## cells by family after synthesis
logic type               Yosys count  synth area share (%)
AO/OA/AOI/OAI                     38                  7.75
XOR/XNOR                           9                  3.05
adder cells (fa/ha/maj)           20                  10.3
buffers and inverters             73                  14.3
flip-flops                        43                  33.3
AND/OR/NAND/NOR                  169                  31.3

════════

■ **What the exercise asks**
Find the line that contains "adder cells (fa/ha/maj)" in the data above. Reproduce it and every later line exactly, through the last one.

■ **Answer section**
adder cells (fa/ha/maj)           20                  10.3
buffers and inverters             73                  14.3
flip-flops                        43                  33.3
AND/OR/NAND/NOR                  169                  31.3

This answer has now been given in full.